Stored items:
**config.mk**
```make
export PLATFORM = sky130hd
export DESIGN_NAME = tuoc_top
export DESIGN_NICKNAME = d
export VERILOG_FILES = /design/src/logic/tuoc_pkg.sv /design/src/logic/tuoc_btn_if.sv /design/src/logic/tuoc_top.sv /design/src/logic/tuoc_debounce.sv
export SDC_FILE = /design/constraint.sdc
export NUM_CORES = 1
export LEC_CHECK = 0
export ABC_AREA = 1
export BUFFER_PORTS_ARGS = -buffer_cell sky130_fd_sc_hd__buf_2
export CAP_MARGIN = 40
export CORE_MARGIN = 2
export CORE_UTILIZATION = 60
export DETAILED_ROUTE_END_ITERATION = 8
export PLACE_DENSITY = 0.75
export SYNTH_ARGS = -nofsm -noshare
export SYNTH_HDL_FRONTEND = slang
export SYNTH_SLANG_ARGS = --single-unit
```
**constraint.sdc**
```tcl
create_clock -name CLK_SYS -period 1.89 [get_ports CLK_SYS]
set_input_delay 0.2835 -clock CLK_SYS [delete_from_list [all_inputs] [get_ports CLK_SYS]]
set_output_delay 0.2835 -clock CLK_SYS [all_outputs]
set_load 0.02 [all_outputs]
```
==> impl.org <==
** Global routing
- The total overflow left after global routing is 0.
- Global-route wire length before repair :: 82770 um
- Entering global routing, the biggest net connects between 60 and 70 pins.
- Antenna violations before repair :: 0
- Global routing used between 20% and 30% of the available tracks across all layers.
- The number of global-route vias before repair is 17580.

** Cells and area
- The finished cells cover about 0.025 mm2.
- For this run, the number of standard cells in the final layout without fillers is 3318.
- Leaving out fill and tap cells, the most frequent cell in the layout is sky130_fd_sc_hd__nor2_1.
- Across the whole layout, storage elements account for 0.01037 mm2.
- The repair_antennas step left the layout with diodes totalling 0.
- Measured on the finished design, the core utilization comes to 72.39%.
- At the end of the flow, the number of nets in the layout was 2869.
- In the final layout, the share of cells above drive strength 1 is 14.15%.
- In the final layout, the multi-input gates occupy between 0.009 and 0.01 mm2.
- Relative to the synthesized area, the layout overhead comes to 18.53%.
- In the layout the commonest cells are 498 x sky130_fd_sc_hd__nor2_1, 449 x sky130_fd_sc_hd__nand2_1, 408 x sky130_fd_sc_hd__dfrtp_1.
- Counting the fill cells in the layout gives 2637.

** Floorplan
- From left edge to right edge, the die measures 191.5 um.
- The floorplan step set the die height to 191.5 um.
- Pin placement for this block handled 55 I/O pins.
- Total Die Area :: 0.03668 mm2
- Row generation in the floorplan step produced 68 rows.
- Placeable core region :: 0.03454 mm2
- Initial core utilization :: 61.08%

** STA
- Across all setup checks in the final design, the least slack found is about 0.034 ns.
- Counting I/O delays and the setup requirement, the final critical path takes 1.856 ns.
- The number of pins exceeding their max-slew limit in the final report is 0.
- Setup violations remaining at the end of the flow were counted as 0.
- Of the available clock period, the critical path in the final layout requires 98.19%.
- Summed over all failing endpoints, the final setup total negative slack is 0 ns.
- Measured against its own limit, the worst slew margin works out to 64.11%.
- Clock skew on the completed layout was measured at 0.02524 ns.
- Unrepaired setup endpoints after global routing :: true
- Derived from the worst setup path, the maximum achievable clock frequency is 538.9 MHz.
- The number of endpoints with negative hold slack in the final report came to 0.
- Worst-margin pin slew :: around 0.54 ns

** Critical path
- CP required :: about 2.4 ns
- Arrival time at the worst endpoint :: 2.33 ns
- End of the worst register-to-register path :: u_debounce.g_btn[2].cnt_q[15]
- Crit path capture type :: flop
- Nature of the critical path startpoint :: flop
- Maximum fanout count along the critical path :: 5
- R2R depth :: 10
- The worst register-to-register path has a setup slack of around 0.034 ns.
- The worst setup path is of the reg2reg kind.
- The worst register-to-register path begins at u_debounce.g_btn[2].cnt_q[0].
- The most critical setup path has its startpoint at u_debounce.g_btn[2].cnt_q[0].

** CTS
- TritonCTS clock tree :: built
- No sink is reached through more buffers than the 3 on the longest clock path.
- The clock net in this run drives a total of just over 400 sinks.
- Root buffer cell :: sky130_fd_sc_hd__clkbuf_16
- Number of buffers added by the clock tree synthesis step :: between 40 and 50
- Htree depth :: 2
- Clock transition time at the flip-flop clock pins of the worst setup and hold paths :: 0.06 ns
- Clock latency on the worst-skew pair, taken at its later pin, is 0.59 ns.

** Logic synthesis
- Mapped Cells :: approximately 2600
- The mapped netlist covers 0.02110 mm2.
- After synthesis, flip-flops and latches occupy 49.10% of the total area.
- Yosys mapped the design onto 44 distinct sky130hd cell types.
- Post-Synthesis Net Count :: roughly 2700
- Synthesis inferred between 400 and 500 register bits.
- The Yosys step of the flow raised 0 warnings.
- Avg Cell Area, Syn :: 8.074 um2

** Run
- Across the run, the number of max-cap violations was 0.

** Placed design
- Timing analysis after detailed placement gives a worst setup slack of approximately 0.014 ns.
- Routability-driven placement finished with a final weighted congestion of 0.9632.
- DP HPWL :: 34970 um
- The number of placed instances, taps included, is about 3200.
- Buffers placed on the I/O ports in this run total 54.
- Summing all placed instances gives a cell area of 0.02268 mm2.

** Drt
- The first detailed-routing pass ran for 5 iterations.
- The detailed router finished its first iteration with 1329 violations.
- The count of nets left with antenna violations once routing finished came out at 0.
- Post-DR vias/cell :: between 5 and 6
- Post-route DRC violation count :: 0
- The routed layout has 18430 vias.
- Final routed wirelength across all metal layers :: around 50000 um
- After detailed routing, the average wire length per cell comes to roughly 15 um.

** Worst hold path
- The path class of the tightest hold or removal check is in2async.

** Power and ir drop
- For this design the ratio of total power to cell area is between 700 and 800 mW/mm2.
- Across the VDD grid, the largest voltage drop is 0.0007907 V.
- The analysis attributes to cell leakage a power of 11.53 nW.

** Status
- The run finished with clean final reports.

WORK REQUIRED: Output the line containing "- Summing all" and all lines after it to the end of the records, exactly as given.

REPLY TO THE TASK:
- Summing all placed instances gives a cell area of 0.02268 mm2.

** Drt
- The first detailed-routing pass ran for 5 iterations.
- The detailed router finished its first iteration with 1329 violations.
- The count of nets left with antenna violations once routing finished came out at 0.
- Post-DR vias/cell :: between 5 and 6
- Post-route DRC violation count :: 0
- The routed layout has 18430 vias.
- Final routed wirelength across all metal layers :: around 50000 um
- After detailed routing, the average wire length per cell comes to roughly 15 um.

** Worst hold path
- The path class of the tightest hold or removal check is in2async.

** Power and ir drop
- For this design the ratio of total power to cell area is between 700 and 800 mW/mm2.
- Across the VDD grid, the largest voltage drop is 0.0007907 V.
- The analysis attributes to cell leakage a power of 11.53 nW.

** Status
- The run finished with clean final reports.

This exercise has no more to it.